== Data records

==> config.mk <==
export PLATFORM = sky130hd
export DESIGN_NAME = pccr_cfg_regs
export DESIGN_NICKNAME = d
export VERILOG_FILES = /design/src/pccr_event_sync.v /design/src/pccr_cfg_regs.v
export VERILOG_INCLUDE_DIRS = /design/src
export SDC_FILE = /design/constraint.sdc
export NUM_CORES = 1
export LEC_CHECK = 0
export BUFFER_PORTS_ARGS = -buffer_cell sky130_fd_sc_hd__buf_4
export CAP_MARGIN = 20
export CELL_PAD_IN_SITES_DETAIL_PLACEMENT = 2
export CELL_PAD_IN_SITES_GLOBAL_PLACEMENT = 2
export CORE_ASPECT_RATIO = 1.5
export CORE_UTILIZATION = 17
export CTS_CLUSTER_DIAMETER = 200
export DETAILED_ROUTE_END_ITERATION = 10
export MAX_ROUTING_LAYER = met4
export PLACE_DENSITY_LB_ADDON = 0.1
export SYNTH_ARGS = -nofsm -noshare
export SYNTH_HDL_FRONTEND = slang
export SYNTH_SLANG_ARGS = --single-unit
export TNS_END_PERCENT = 100
==> constraint.sdc <==
create_clock -name mclk_in -period 3.8 [get_ports mclk_in]
set_input_delay 0.76 -clock mclk_in [delete_from_list [all_inputs] [get_ports mclk_in]]
set_output_delay 0.76 -clock mclk_in [all_outputs]
set_load 0.01 [all_outputs]
==> src/pccr_defines.vh <==
`ifndef PCCR_DEFINES_VH
`define PCCR_DEFINES_VH
// Register offsets
`define PCCR_OFF_CMD_STAT 8'h04
`define PCCR_OFF_CLASS_REV 8'h08
// Command/status bit positions
`define PCCR_BIT_IO_SPACE 0
`define PCCR_BIT_MEM_SPACE 1
`define PCCR_BIT_BUS_MASTER 2
`define PCCR_BIT_PARITY_RESP 6
`define PCCR_BIT_SYS_ERR_RESP 8
`define PCCR_BIT_NEW_CAPS 20
`define PCCR_BIT_PARITY_SEEN 31
// Option register bit that mirrors into new capabilities
`define PCCR_BIT_OPT_PM_CAP 19
// Host status system-error bit
`define PCCR_BIT_HOST_SYS_ERR 13
// Byte lanes that carry the writable fields
`define PCCR_LANE_CMD_LO 0
`define PCCR_LANE_CMD_HI 1
`define PCCR_LANE_STAT_HI 3
// Reset values
`define PCCR_RST_IO_SPACE 1'b1
`define PCCR_RST_MEM_SPACE 1'b1
`define PCCR_RST_BUS_MASTER 1'b1
`define PCCR_RST_PARITY_RESP 1'b0
`define PCCR_RST_SYS_ERR_RESP 1'b1
// Class code fields
`define PCCR_BASE_CLASS 8'h02
`define PCCR_SUBCLASS 8'h00
`define PCCR_RESERVED_BYTE 8'h00
`endif

==> src/pccr_event_sync.v <==
`timescale 1ns/1ps
`include "pccr_defines.vh"
// Three-stage synchroniser for an outside pulse; emits one-cycle pulse on rise
module pccr_event_sync (
  input wire mclk_in,
  input wire reset_in,
  input wire async_in,
  output wire pulse_out
);
  reg stage1_ff;
  reg stage2_ff;
  reg stage3_ff;
  reg seen_ff;
  always @(posedge mclk_in) begin
    if (reset_in) begin
      stage1_ff <= 1'b0;
      stage2_ff <= 1'b0;
      stage3_ff <= 1'b0;
      seen_ff <= 1'b0;
    end else begin
      stage1_ff <= async_in;
      stage2_ff <= stage1_ff;
      stage3_ff <= stage2_ff;
      if (stage2_ff == stage3_ff) begin
        seen_ff <= stage3_ff;
      end
    end
  end
  // Change counts once stages two and three agree
  assign pulse_out = (stage2_ff == stage3_ff) && stage3_ff && !seen_ff;
endmodule // pccr_event_sync

==> src/pccr_cfg_regs.v <==
`timescale 1ns/1ps
`include "pccr_defines.vh"
// Functional notes
// - New-capabilities bit mirrors option bit 19
// - Sys-error enable set drives system error on address parity errors only
// - Bus mastering only while master enable set
// - Memory decoding only while memory enable set
// - I/O control: zero enables, one disables
// - Base class code 02h in bits 31:24
// - Subclass 00h bits 23:16, 15:8 reserved
// - Fixed revision and step numbers, four bits
// - Parity-seen flag sets on every parity error
module pccr_cfg_regs #(
  parameter [3:0] REVISION_NUMBER = 4'h0, // Arbitrary value
  parameter [3:0] STEP_NUMBER = 4'h0 // Arbitrary value
) (
  input wire mclk_in,
  input wire reset_in,
  input wire cfg_wr_in,
  input wire cfg_rd_in,
  input wire [7:0] cfg_addr_in,
  input wire [31:0] cfg_wdata_in,
  input wire [3:0] cfg_be_in,
  output reg [31:0] cfg_rdata_out,
  output reg cfg_rvalid_out,
  input wire [31:0] option_config_reg_in,
  input wire addr_parity_err_in,
  input wire data_parity_err_in,
  input wire master_req_in,
  input wire mem_access_in,
  input wire io_access_in,
  output wire master_start_out,
  output wire mem_decode_out,
  output wire io_decode_out,
  output reg sys_err_n_out,
  output reg sys_err_n_oe_out,
  output reg host_sys_err_set_out,
  output wire bus_master_enable_out,
  output wire mem_space_enable_out,
  output wire io_space_control_out,
  output wire parity_resp_enable_out,
  output wire sys_err_resp_enable_out
);
  // Parity error sources, one synchroniser each
  localparam PERR_SOURCES = 2;
  localparam PERR_ADDR = 0;
  localparam PERR_DATA = 1;
  reg io_space_control_ff;
  reg mem_space_enable_ff;
  reg bus_master_enable_ff;
  reg parity_resp_enable_ff;
  reg sys_err_resp_enable_ff;
  reg parity_error_seen_flag_ff;
  reg [31:0] cmd_stat_word;
  wire [PERR_SOURCES-1:0] perr_raw;
  wire [PERR_SOURCES-1:0] perr_pulse;
  wire addr_perr_pulse;
  wire data_perr_pulse;
  wire any_perr;
  wire wr_cmd;
  wire wr_lane_lo;
  wire wr_lane_hi;
  wire wr_lane_stat;
  wire rd_cmd;
  wire rd_cls;
  wire [31:0] class_rev_word;
  genvar gi;

  //////////////////////////////////////////////////////////////////////////////
  // Offset match shared by the write and read decoders
  function addr_hit;
    input [7:0] addr;
    input [7:0] offset;
    begin
      addr_hit = (addr == offset);
    end
  endfunction

  //////////////////////////////////////////////////////////////////////////////
  // Parity error inputs come from pins
  assign perr_raw[PERR_ADDR] = addr_parity_err_in;
  assign perr_raw[PERR_DATA] = data_parity_err_in;
  generate
    for (gi = 0; gi < PERR_SOURCES; gi = gi + 1) begin : g_perr_sync
      pccr_event_sync u_sync (
        .mclk_in(mclk_in),
        .reset_in(reset_in),
        .async_in(perr_raw[gi]),
        .pulse_out(perr_pulse[gi])
      );
    end
  endgenerate
  assign addr_perr_pulse = perr_pulse[PERR_ADDR];
  assign data_perr_pulse = perr_pulse[PERR_DATA];
  assign any_perr = addr_perr_pulse | data_perr_pulse;

  //////////////////////////////////////////////////////////////////////////////
  // Command bits: only defined fields are stored, each by its own byte lane
  assign wr_cmd = cfg_wr_in && addr_hit(cfg_addr_in, `PCCR_OFF_CMD_STAT);
  assign wr_lane_lo = wr_cmd && cfg_be_in[`PCCR_LANE_CMD_LO];
  assign wr_lane_hi = wr_cmd && cfg_be_in[`PCCR_LANE_CMD_HI];
  assign wr_lane_stat = wr_cmd && cfg_be_in[`PCCR_LANE_STAT_HI];

  always @(posedge mclk_in) begin
    if (reset_in) begin
      io_space_control_ff <= `PCCR_RST_IO_SPACE;
    end else if (wr_lane_lo) begin
      io_space_control_ff <= cfg_wdata_in[`PCCR_BIT_IO_SPACE];
    end
  end

  always @(posedge mclk_in) begin
    if (reset_in) begin
      mem_space_enable_ff <= `PCCR_RST_MEM_SPACE;
    end else if (wr_lane_lo) begin
      mem_space_enable_ff <= cfg_wdata_in[`PCCR_BIT_MEM_SPACE];
    end
  end

  always @(posedge mclk_in) begin
    if (reset_in) begin
      bus_master_enable_ff <= `PCCR_RST_BUS_MASTER;
    end else if (wr_lane_lo) begin
      bus_master_enable_ff <= cfg_wdata_in[`PCCR_BIT_BUS_MASTER];
    end
  end

  always @(posedge mclk_in) begin
    if (reset_in) begin
      parity_resp_enable_ff <= `PCCR_RST_PARITY_RESP;
    end else if (wr_lane_lo) begin
      parity_resp_enable_ff <= cfg_wdata_in[`PCCR_BIT_PARITY_RESP];
    end
  end

  always @(posedge mclk_in) begin
    if (reset_in) begin
      sys_err_resp_enable_ff <= `PCCR_RST_SYS_ERR_RESP;
    end else if (wr_lane_hi) begin
      sys_err_resp_enable_ff <= cfg_wdata_in[`PCCR_BIT_SYS_ERR_RESP];
    end
  end

  //////////////////////////////////////////////////////////////////////////////
  // Parity-seen flag: write one clears, a new error wins over the clear
  always @(posedge mclk_in) begin
    if (reset_in) begin
      parity_error_seen_flag_ff <= 1'b0;
    end else if (any_perr) begin
      parity_error_seen_flag_ff <= 1'b1;
    end else if (wr_lane_stat && cfg_wdata_in[`PCCR_BIT_PARITY_SEEN]) begin
      parity_error_seen_flag_ff <= 1'b0;
    end
  end

  //////////////////////////////////////////////////////////////////////////////
  // Error responses
  always @(posedge mclk_in) begin
    if (reset_in) begin
      sys_err_n_out <= 1'b1;
      sys_err_n_oe_out <= 1'b0;
      host_sys_err_set_out <= 1'b0;
    end else begin
      // Open-drain: drive low for one cycle per address parity error
      sys_err_n_out <= 1'b0;
      sys_err_n_oe_out <= addr_perr_pulse && sys_err_resp_enable_ff;
      // Disabled response leaves errors ignored
      host_sys_err_set_out <= any_perr && parity_resp_enable_ff;
    end
  end

  //////////////////////////////////////////////////////////////////////////////
  // Gated decode and mastering
  assign master_start_out = master_req_in && bus_master_enable_ff;
  assign mem_decode_out = mem_access_in && mem_space_enable_ff;
  assign io_decode_out = io_access_in && !io_space_control_ff;
  assign bus_master_enable_out = bus_master_enable_ff;
  assign mem_space_enable_out = mem_space_enable_ff;
  assign io_space_control_out = io_space_control_ff;
  assign parity_resp_enable_out = parity_resp_enable_ff;
  assign sys_err_resp_enable_out = sys_err_resp_enable_ff;

  //////////////////////////////////////////////////////////////////////////////
  // Read path
  assign rd_cmd = cfg_rd_in && addr_hit(cfg_addr_in, `PCCR_OFF_CMD_STAT);
  assign rd_cls = cfg_rd_in && addr_hit(cfg_addr_in, `PCCR_OFF_CLASS_REV);

  // Reserved and unmodelled status bits keep the zero loaded first
  always @* begin
    cmd_stat_word = 32'h0000_0000;
    cmd_stat_word[`PCCR_BIT_PARITY_SEEN] = parity_error_seen_flag_ff;
    cmd_stat_word[`PCCR_BIT_NEW_CAPS] = option_config_reg_in[`PCCR_BIT_OPT_PM_CAP];
    cmd_stat_word[`PCCR_BIT_SYS_ERR_RESP] = sys_err_resp_enable_ff;
    cmd_stat_word[`PCCR_BIT_PARITY_RESP] = parity_resp_enable_ff;
    cmd_stat_word[`PCCR_BIT_BUS_MASTER] = bus_master_enable_ff;
    cmd_stat_word[`PCCR_BIT_MEM_SPACE] = mem_space_enable_ff;
    cmd_stat_word[`PCCR_BIT_IO_SPACE] = io_space_control_ff;
  end

  assign class_rev_word = {`PCCR_BASE_CLASS,
                           `PCCR_SUBCLASS,
                           `PCCR_RESERVED_BYTE,
                           REVISION_NUMBER,
                           STEP_NUMBER};
  always @(posedge mclk_in) begin
    if (reset_in) begin
      cfg_rdata_out <= 32'h0000_0000;
      cfg_rvalid_out <= 1'b0;
    end else begin
      cfg_rvalid_out <= cfg_rd_in;
      if (rd_cmd) begin
        cfg_rdata_out <= cmd_stat_word;
      end else if (rd_cls) begin
        cfg_rdata_out <= class_rev_word;
      end else begin
        cfg_rdata_out <= 32'h0000_0000;
      end
    end
  end
endmodule // pccr_cfg_regs

== Yosys cells after proc, flatten, opt, wreduce, memory -nomap -nowiden ==
Index checks and enable logic that the tools add are counted.

* Memories kept: 0
* Flip-flop bits (word level): 50
* Memory bits (writable): 0
* Input port bits: 85
* Bits in latches: 0
* ROM bits: 0

* Order comparisons: 0
* Reduce and logical (&&, ||, !) cells: 21
* Shifts and indexed selects: 0
* Mux-type cells: 5
* Bitwise logic cells: 1
* Add/sub/neg operators: 0
* Divide/modulo/power cells: 0
* Equal/unequal tests: 4
* Multiply operators: 0

{| class="wikitable"
|+ Operators by type and width
! operator !! number
|-
| 2-to-1 mux 32 bit || 1
|-
| 2-to-1 mux 26 bit || 1
|-
| logical AND 1 bit || 16
|-
| == test 8 x 3 -> 1 bit (second input constant) || 1
|-
| == test 8 x 4 -> 1 bit (second input constant) || 1
|-
| logical NOT 1 bit || 3
|-
| 2-to-1 mux 1 bit || 3
|-
| == test 1 bit || 2
|-
| nonzero test 2 bit || 1
|-
| OR reduction 2 bit || 1
|-
| OR 1 bit || 1
|}

== Longest topological paths before layout ==
* Depth in word-level cells: 6
* Mapped depth: 4

== Modules after synthesis ==
A second synthesis with hierarchy kept.

* Cells, all modules: 111
* Area total of the unflattened synthesis: 1,097.3 sq um

{| class="wikitable"
|+ Modules (own cells, without submodules)
! module !! area each (sq um) !! cells each !! seq. area each (sq um) !! instances
|-
| pccr_cfg_regs || 834.6 || 89 || 360.3 || 1
|-
| pccr_event_sync || 131.4 || 11 || 80.1 || 2
|}

== Worst setup path before layout ==
OpenSTA, ideal clock, no wires.

* Kind: input port to flip-flop
* Start: input port cfg_addr_in[1]
* End: register bus_master_enable_ff, in the netlist bus_master_enable_out
* Stages on the path: 3
* Required time: 3,728 ps
* Path buffers: 0
* Data arrival time: 1,823 ps
* Slack: 1,905 ps
* Cell sequence: or4_4 > nor3_4 > mux2i_1

* Longest elaborated chain between the ends: 3

{| class="wikitable"
|+ RTL lines
! item !! line !! RTL
|-
| start: declaration || pccr_cfg_regs.v:21 || <nowiki>input wire [7:0] cfg_addr_in,</nowiki>
|-
| == test 8 x 3 -> 1 bit || pccr_cfg_regs.v:75 || <nowiki>addr_hit = (addr == offset);</nowiki>
|-
| logical AND 1 bit || pccr_cfg_regs.v:99 || <nowiki>assign wr_cmd = cfg_wr_in && addr_hit(cfg_addr_in, `PCCR_OFF_CMD_STAT);</nowiki>
|-
| logical AND 1 bit || pccr_cfg_regs.v:100 || <nowiki>assign wr_lane_lo = wr_cmd && cfg_be_in[`PCCR_LANE_CMD_LO];</nowiki>
|-
| end signal: assignment || pccr_cfg_regs.v:122 || <nowiki>bus_master_enable_ff <= `PCCR_RST_BUS_MASTER;</nowiki>
|-
| end signal: assignment || pccr_cfg_regs.v:124 || <nowiki>bus_master_enable_ff <= cfg_wdata_in[`PCCR_BIT_BUS_MASTER];</nowiki>
|-
| end: declaration || pccr_cfg_regs.v:50 || <nowiki>reg bus_master_enable_ff;</nowiki>
|}

Every way passes these cells.
A chain may end at the register's enable or synchronous reset.

== Worst setup path in the final report ==
* Start: input port mem_access_in
* End: output port mem_decode_out

* Longest elaborated chain between the ends: 1

{| class="wikitable"
|+ RTL lines
! item !! line !! RTL
|-
| start: declaration || pccr_cfg_regs.v:30 || <nowiki>input wire mem_access_in,</nowiki>
|-
| logical AND 1 bit || pccr_cfg_regs.v:175 || <nowiki>assign mem_decode_out = mem_access_in && mem_space_enable_ff;</nowiki>
|-
| end: declaration || pccr_cfg_regs.v:33 || <nowiki>output wire mem_decode_out,</nowiki>
|}

Every way passes these cells.

==> impl_metrics.env <==
export IMPL_dpl_cell_area_um2=1440
export IMPL_yosysUniqueCellTypes=21
export IMPL_grt_pass1_vias=873
export IMPL_synthCells=111
export IMPL_setup_tns_ns=0
export IMPL_worstPathMaxFanout=1
export IMPL_cts_setup_buffers=0
export IMPL_ios=129
export IMPL_syn_area_um2=1120
export IMPL_drtAntennaViolNets=0
export IMPL_rr_startpoint="g_perr_sync[0].u_sync.stage3_ff$_SDFF_PP0_"
export IMPL_nNetsFinal=246
export IMPL_dr_first_iter_drc_count=16
export IMPL_arrival_ns=1.15
export IMPL_p_comb_frac=0.106
export IMPL_globalRouteOverflowTotal=0
export IMPL_multi_input_area_um2=480
export IMPL_reg2regPathDepth=4
export IMPL_numCtsBuffers=3
export IMPL_syn_mean_instance_area_um2=10.1
export IMPL_die_h_um=101
export IMPL_startpoint_type="primary input"
export IMPL_min_path_cells=1
export IMPL_slowest_stage="and2_1"
export IMPL_slowest_delay_ns=0.15
export IMPL_place_port_buffers=46
export IMPL_avgViaCountPerCell=3.58
export IMPL_min_path_type="register to register"
export IMPL_fmax_ghz=0.523
export IMPL_drc=0
export IMPL_cts_sinks=26
export IMPL_clock_power_share=0.351
export IMPL_antenna_found_initial=0
export IMPL_seq_area_um2=520
export IMPL_holdPathEnd="g_perr_sync[1].u_sync.stage2_ff$_SDFF_PP0_"
export IMPL_fin_area_um2=1500
export IMPL_finalSetupViolations=0
export IMPL_firstDrtPassIters=3
export IMPL_cpMostUsedCell="buf_4"
export IMPL_status="complete, no violations"
export IMPL_cp_required_ns=3.04
export IMPL_ctsResizeCount=0
export IMPL_die_w_um=68.2
export IMPL_ys_ff_latch=26
export IMPL_ctsHoldBuffers=0
export IMPL_place_ws_ns=1.57
export IMPL_worstSkewPairLatency_ns=0.27
export IMPL_crit_path_end_kind="primary output"
export IMPL_grt_start_max_net_pins=21
export IMPL_leakage_nw=0.707
export IMPL_synth_warnings=0
export IMPL_fill_cells=741
export IMPL_diodes=0
export IMPL_tritoncts="built"
export IMPL_vias=830
export IMPL_min_from="g_perr_sync[1].u_sync.stage1_ff$_SDFF_PP0_"
export IMPL_p_sw_frac=0.227
export IMPL_final_setup_worst_slack_ns=1.89
export IMPL_gp_congestion=0.631
export IMPL_route_final_wire_length_mm=2.74
export IMPL_r2r_slack_ns=2.70
export IMPL_hold_viol=0
export IMPL_power_density_nw_per_um2=342
export IMPL_power_net_switching_w=0.000116
export IMPL_crit_type="primary input to primary output"
export IMPL_intPower_w=0.000396
export IMPL_fin_crit_ns=1.91
export IMPL_rsz0062_at_grt="false"
export IMPL_fin_skew_ns=0.00100
export IMPL_wire_per_inst_um=11.8
export IMPL_peakVddDrop_mv=0.116
export IMPL_r2r_end="parity_error_seen_flag_ff$_SDFFE_PP0P_"
export IMPL_cts_path_max_buffers=2
export IMPL_die_area_um2=6910
export IMPL_seq_area_frac_synth=0.466
export IMPL_clockRootBuffer="clkbuf_8"
export IMPL_core_area_um2=6260
export IMPL_initial_utilization=0.178
export IMPL_drv_slew=0
export IMPL_p_seq_frac=0.544
export IMPL_num_rows=35
export IMPL_final_period_utilization=0.503
export IMPL_track_usage=0.0869
export IMPL_drive_gt1_frac=0.342
export IMPL_cts_reportedPaths_clkPinSlew_ns=0.09
export IMPL_grt_pass1_wl_mm=4.26
export IMPL_htreeDepth=1
export IMPL_crit_chain="buf_4 > and2_1 > buf_4"
export IMPL_dp_hpwl_mm=2.29
export IMPL_cap_viol_max_count=0
export IMPL_syn2layout_area_growth_pct=34.0
==> final cells by class <==
cell class                 count  share of cell area
sequential                    26               0.348
tap                           74              0.0618
inverter                       1             0.00251
clock buffer                   4              0.0368
timing repair buffer          46               0.231
multi-input combinational     81               0.321
==> layer usage <==
| metal | up-vias | global-route usage | wire (um) |
|---|---|---|---|
| li1 | 401 | - | - |
| met1 | 387 | 0.0840 | 1020 |
| met2 | 40 | 0.167 | 1500 |
| met3 | 2 | 0.0101 | 197 |
| met4 | 0 | 0.0337 | 26 |
| met5 | - | - | 0 |
==> registers in the layout, summed over array words and instances (netlist names) <==
name	cells
mem_space_enable_out	1
cfg_rdata_out	8
io_space_control_out	1
sys_err_resp_enable_out	1
parity_error_seen_flag_ff	1
g_perr_sync.u_sync.stage3_ff	2
parity_resp_enable_out	1
g_perr_sync.u_sync.seen_ff	2
bus_master_enable_out	1
cfg_rvalid_out	1
g_perr_sync.u_sync.stage1_ff	2
sys_err_n_out	1
sys_err_n_oe_out	1
host_sys_err_set_out	1
g_perr_sync.u_sync.stage2_ff	2
==> synth_stat cells <==
cell,instances,share of area
buf_4,24,0.16
dfxtp_1,26,0.47
mux2i_1,7,0.063
and2_1,9,0.050
inv_1,1,0.0034
conb_1,1,0.0034
nor2_1,14,0.047
ha_1,2,0.022
clkbuf_1,1,0.0034
nand2_1,5,0.017
o31ai_1,1,0.0067
nor3_4,1,0.015
nor4b_4,1,0.021
and3_1,2,0.011
nor4b_1,1,0.0078
nor3_1,1,0.0045
a31oi_1,1,0.0056
buf_8,1,0.013
or4b_4,1,0.012
or4_4,1,0.010
nor2b_1,10,0.056
==> layout by cell type, fill, tap and decap left out, types with 2 or more instances in the layout <==
cell type  instances
mux2i_1            7
dfxtp_1           26
ha_1               2
conb_1            24
buf_4             46
nor2b_1           10
nand2_1            5
nor2_1            14
clkbuf_8           4
and2_1             9
and3_1             2
==> how the worst max path moves through the flow <==
stage	from	cells after the start	slack (ns)	endpoint
4_1_cts	cfg_addr_in[1]	4	1.85	cfg_rdata_out[31]$_SDFF_PP0_
2_1_floorplan	cfg_addr_in[1]	3	1.91	bus_master_enable_out$_SDFFE_PP1P_
3_3_place_gp	cfg_addr_in[1]	4	1.53	cfg_rdata_out[31]$_SDFF_PP0_
3_5_place_dp	cfg_addr_in[1]	4	1.57	cfg_rdata_out[31]$_SDFF_PP0_
6_report	mem_access_in	3	1.89	mem_decode_out
5_1_grt	cfg_addr_in[1]	4	1.80	cfg_rdata_out[31]$_SDFF_PP0_
==> cell families (layout without fill, tap and decap cells) <==
kind of cell | Yosys count | after routing | synth area share
buf+inv | 27 | 51 | 0.181
other cells | 1 | 24 | 0.00336
mux | 7 | 7 | 0.0627
compound gates | 2 | 2 | 0.0123
flops | 26 | 26 | 0.466
fa+ha+maj | 2 | 2 | 0.0224
simple gates | 46 | 46 | 0.252
==> through the flow <==
stage           util  instances  hold slack, ns  total power, W
2_1_floorplan      -        134           0.414        0.000329
6_report       0.239        232           0.447        0.000512
3_5_place_dp   0.230        228           0.426        0.000339
4_1_cts        0.239        232           0.454        0.000523
3_3_place_gp   0.230        228           0.419        0.000337
5_1_grt        0.239        232           0.471        0.000539
==> critical path: cells and delay by family <==
kind          cells  cell delay, ns
buf+inv           2            0.24
simple gates      1            0.15
==> power groups by stage <==
| stage | Sequential [W] | Clock (W) | Combinational [W] |
|---|---|---|---|
| 2_1_floorplan | 0.000285 | 0 | 0.0000446 |
| 3_3_place_gp | 0.000284 | 0 | 0.0000523 |
| 3_5_place_dp | 0.000285 | 0 | 0.0000543 |
| 4_1_cts | 0.000278 | 0.000191 | 0.0000545 |
| 5_1_grt | 0.000279 | 0.000200 | 0.0000602 |
| 6_report | 0.000278 | 0.000179 | 0.0000541 |
No activity file was read; power rests on OpenSTA's default activity.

====

# [Work request]
Would you copy out exactly the lines above that start at the one containing "export IMPL_cp_required_ns=3.04" and end at the one containing "export IMPL_vias=830", inclusive?

# [Reply to the exercise]
export IMPL_cp_required_ns=3.04
export IMPL_ctsResizeCount=0
export IMPL_die_w_um=68.2
export IMPL_ys_ff_latch=26
export IMPL_ctsHoldBuffers=0
export IMPL_place_ws_ns=1.57
export IMPL_worstSkewPairLatency_ns=0.27
export IMPL_crit_path_end_kind="primary output"
export IMPL_grt_start_max_net_pins=21
export IMPL_leakage_nw=0.707
export IMPL_synth_warnings=0
export IMPL_fill_cells=741
export IMPL_diodes=0
export IMPL_tritoncts="built"
export IMPL_vias=830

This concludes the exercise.